Devant l'un des panneaux solaires brisés, Assaf a demandé « quel danger cela présente-t-il pour la sécurité d'un État qui possède la plus puissante des armées et des armes nucléaires ? » soulignant que les panneaux solaires alimentaient les lumières du village, qui ne sont connectées à aucun réseau d'électricité ou d'eau.

Assaf a assuré aux habitant·e·s, dont Abu Awwad et son mari, qu'iels avaient le « soutien total » de l'AP, qui prévoyait de fournir de nouvelles tentes pour reconstruire le village.

« Israël a pour objectif de nous expulser, de nous nettoyer ethniquement et de démolir nos villages en vue de l'annexion et de l'expulsion des Palestinien·ne·s de la vallée du Jourdain », a déclaré Assaf, ajoutant, « on restera avec vous jusqu'à ce que tout soit reconstruit. Même si nous devons dormir ici, si nous devons monter des tentes, comme nous l'avons fait à Khan al-Ahmar, nous ne quitterons pas cette région. »

« Tout se résume à l'annexion »

Khirbet Humsah se trouve au cœur de la vallée du Jourdain et fait partie de la zone C, qui représente plus de 60 pour cent de la Cisjordanie.

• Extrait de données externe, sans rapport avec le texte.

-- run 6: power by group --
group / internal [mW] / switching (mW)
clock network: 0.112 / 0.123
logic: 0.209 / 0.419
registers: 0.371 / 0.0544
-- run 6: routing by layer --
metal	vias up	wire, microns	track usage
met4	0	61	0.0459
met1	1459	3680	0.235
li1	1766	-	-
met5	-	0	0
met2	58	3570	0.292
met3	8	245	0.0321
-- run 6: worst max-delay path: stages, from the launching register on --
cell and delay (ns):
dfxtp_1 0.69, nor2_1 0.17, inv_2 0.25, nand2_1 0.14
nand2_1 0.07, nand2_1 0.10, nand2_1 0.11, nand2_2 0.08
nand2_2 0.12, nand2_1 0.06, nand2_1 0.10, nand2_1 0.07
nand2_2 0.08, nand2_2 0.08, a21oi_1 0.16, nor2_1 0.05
This is an optimization exercise on Yosys and OpenROAD, whose aim is small area and a short achievable clock period, not a production implementation.
Only simulation tests tie the RTL to the original design; equivalence was not proved.
No activity file was given, so power comes from the tool's default toggle rates.

<file path="flow/run.sh">
#!/bin/bash
# synth_recipe.tcl (not shown) runs the flow's synth.tcl, then flattens the netlist and writes it again
# the make line also repeats each setting of config.mk as NAME=value (left out here)
make -C /OpenROAD-flow-scripts/flow DESIGN_CONFIG=/design/flow/config.mk WORK_HOME=/design/flow/orfs CLKGATE_MAP_FILE= SYNTH_SCRIPT=/design/flow/synth_recipe.tcl finish
</file>
<file path="flow/config.mk">
export PLATFORM = sky130hd
export DESIGN_NAME = mac_16bit
export DESIGN_NICKNAME = mac_16bit
export VERILOG_FILES = /design/flow/design.v
export SDC_FILE = /design/flow/constraint.sdc
export NUM_CORES = 4
export LEC_CHECK = 0
export CAP_MARGIN = 20
export CORE_MARGIN = 2
export CORE_UTILIZATION = 40
export SETUP_SLACK_MARGIN = 3.6
export SLEW_MARGIN = 20
</file>
<file path="flow/constraint.sdc">
create_clock -name core_clock -period 6.9 [get_ports {clk}]
set_input_delay 1.3800 -clock core_clock [delete_from_list [all_inputs] [get_ports {clk}]]
set_output_delay 1.3800 -clock core_clock [all_outputs]
set_load 0.01 [all_outputs]
</file>
This is an optimization exercise on Yosys and OpenROAD, whose aim is small area and few clock cycles per item, not a production implementation.
In this exercise RTL edits were held to simulation tests only and were not proved equivalent to the original.
Power figures rest on the tool's default switching activity, not on a simulated workload.

## flow/design.v (module list and top-level ports; edited modules follow where they fit)
// module pipeline_division: 2007 lines
// module pipeline_division_steps_1_6: 125 lines
// module pipeline_division_steps_7_10: 152 lines
module pipeline_division #(
  parameter int DIVINDED_WIDTH = 32,
  parameter int DIVISOR_WIDTH  = 32
)(
  input                           clk_i,
  input                           rst_i,
  input  [DIVINDED_WIDTH - 1 : 0] divinded_i,
  input  [DIVISOR_WIDTH - 1 : 0]  divisor_i,
  input                           valid_i,
  output                          ready_o,
  output [DIVINDED_WIDTH - 1 : 0] quotient_o,
  output [DIVISOR_WIDTH - 1 : 0]  reminder_o,
  output                          valid_o,
  input                           ready_i
);
  // ...
==> flow/run.sh <==
#!/bin/bash
# synth_recipe.tcl (not shown) runs the flow's synth.tcl, then flattens the netlist and writes it again
# the make line also repeats each setting of config.mk as NAME=value (left out here)
make -C /OpenROAD-flow-scripts/flow DESIGN_CONFIG=/design/flow/config.mk WORK_HOME=/design/flow/orfs CLKGATE_MAP_FILE= SYNTH_SCRIPT=/design/flow/synth_recipe.tcl finish
==> flow/config.mk <==
export PLATFORM = sky130hd
export DESIGN_NAME = pipeline_division
export DESIGN_NICKNAME = pipeline_division
export VERILOG_FILES = /design/flow/design.v
export SDC_FILE = /design/flow/constraint.sdc
export NUM_CORES = 4
export LEC_CHECK = 0
export ABC_AREA = 1
export CAP_MARGIN = 20
export CORE_MARGIN = 2
export CORE_UTILIZATION = 65
export CTS_BUF_LIST = sky130_fd_sc_hd__clkbuf_8
export CTS_CLUSTER_DIAMETER = 80
export CTS_CLUSTER_SIZE = 16
export PLACE_DENSITY = 0.75
export SLEW_MARGIN = 20
export SYNTH_HIERARCHICAL = 1
==> flow/constraint.sdc <==
create_clock -name core_clock -period 5.0 [get_ports {clk_i}]
set_input_delay 1.0000 -clock core_clock [delete_from_list [all_inputs] [get_ports {clk_i}]]
set_output_delay 1.0000 -clock core_clock [all_outputs]
set_load 0.01 [all_outputs]
From an optimization exercise on the open Yosys and OpenROAD flow, aimed at small area and a short achievable clock period; shortcuts taken in it are not production practice.
RTL that was checked went through simulation tests only; none was proved equivalent to the original.
Power and IR drop assume default switching activity.

==> flow/design.v (excerpt) <==
module conv (
input [4:0] stride,
input  conv_enable,
output reg [18:0] address1,
output [18:0] address2,
output reg [18:0] write_address,
output end_reach,
output reg full_conv_end, dot_sum_end,
input clk,
input reset,
input [9:0] w1 ,h1,w2,h2,
output reg [9:0] width, height
  );
reg [4:0]  sR;
reg [9:0]  Km;        
reg        K1;        
reg        w2is1;     
reg        h2is1;     
reg        sis1;      
reg [6:0]  CS1;       
always @(posedge clk) begin
  sR     <= stride;
  Km     <= w1 - w2;
  K1     <= (w1 == w2);
  w2is1  <= (w2 == 10'd1);
  h2is1  <= (h2 == 10'd1);
  sis1   <= (stride == 5'd1);
  CS1    <= {1'b0, h2[5:0]} + 7'd2 - {2'b0, stride};
end
reg [5:0]  hc;              
reg        wrapF;           
reg [5:0]  vc;              
reg        vclF;            
reg        capF;            
reg [9:0]  P;               
reg        LC;              
reg        Hz;              
reg        HL;              
reg [9:0]  RL;              
  ...
Settings: LEC_CHECK=0, CAP_MARGIN=20, CORE_MARGIN=2, CORE_UTILIZATION=40, SLEW_MARGIN=20; clock period 11.0 ns.
standard.sh (not shown) runs the stock make flow with config.mk's settings and CLKGATE_MAP_FILE= SYNTH_SCRIPT=/design/flow/synth_recipe.tcl, a recipe that flattens the netlist after the stock synthesis.
==> flow/flow/run.sh <==
#!/bin/bash
set -euo pipefail
cd "$(dirname "$0")/.."
bash standard.sh SETUP_SLACK_MARGIN=7.8 finish > flow_make.log 2>&1
Then changed:
==> flow/flow/run.sh (replaced) <==
#!/bin/bash
set -euo pipefail
cd "$(dirname "$0")/.."
bash standard.sh SETUP_SLACK_MARGIN=7.8 "BUFFER_PORTS_ARGS=-buffer_cell sky130_fd_sc_hd__buf_2" CORE_UTILIZATION=65 finish > flow_make.log 2>&1
The changed run finished clean. Global-route usage is higher by 12 points. Wire length is lower by 3.1%. Sequential power hardly moves. Clock power is higher by about 2%. Combinational power is lower by about 2%. Area after synthesis is unchanged. Final cell count is lower by 9.6%. First-iteration DRC count is higher by 37%. Worst hold slack hardly moves.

Selon les activistes, la démolition de cette communauté entière est l'une des plus grandes opérations de démolition menées par les forces israéliennes depuis des années.

B'Tselem a noté qu'avec la démolition de Khirbet Humsah, 2020 est devenue l'une des pires années pour les Palestinien·ne·s en termes de démolitions de maisons. Davantage de Palestinien·ne·s ont perdu leur maison dans les 10 premiers mois de cette année seulement que durant toute autre année depuis 2016.

« En conséquence de la politique israélienne, 798 Palestinie·ne·s ont déjà perdu leur maison en 2020, dont 404 mineur·e·s qui vivaient dans 218 maisons, contre 677 Palestinien·ne·s ayant perdu leur maison en 2019, 397 en 2018 et 521 en 2017 » a déclaré le groupe.

Bien que la terre de Khirbet Humsah ne soit pas la propriété des habitant·e·s bédouin·e·s elleux-mêmes, elle appartient à plusieurs propriétaires terrien·ne·s palestinien·ne·s locales·aux qui résident dans la ville voisine de Tubas et ses villages environnants.

L'un de ces propriétaires, Moataz Bisharat, est un militant local de la vallée du Jourdain. Il a déclaré à Mondoweiss que bien que les titres de propriété de la terre prouvent qu'il en est propriétaire, l'État d'Israël considère également la terre comme appartenant à l’État, qu'il utilise pour un entraînement militaire actif.

« Israël désigne ces terres comme des “zones de tir” actives et des “zones militaires fermées” et les utilise comme prétexte pour évacuer et déplacer systématiquement les Palestinien·ne·s qui vivent ici » a déclaré M. Bisharat.

Alors que ces « zones de tir » ont eu un impact sur les communautés de berger·ère·s palestinien·ne·s dans la vallée du Jourdain pendant des décennies, Bisharat dit que les activistes ont constaté, ces dernières années, une augmentation d'une tactique inquiétante utilisée par l'État dans ces zones.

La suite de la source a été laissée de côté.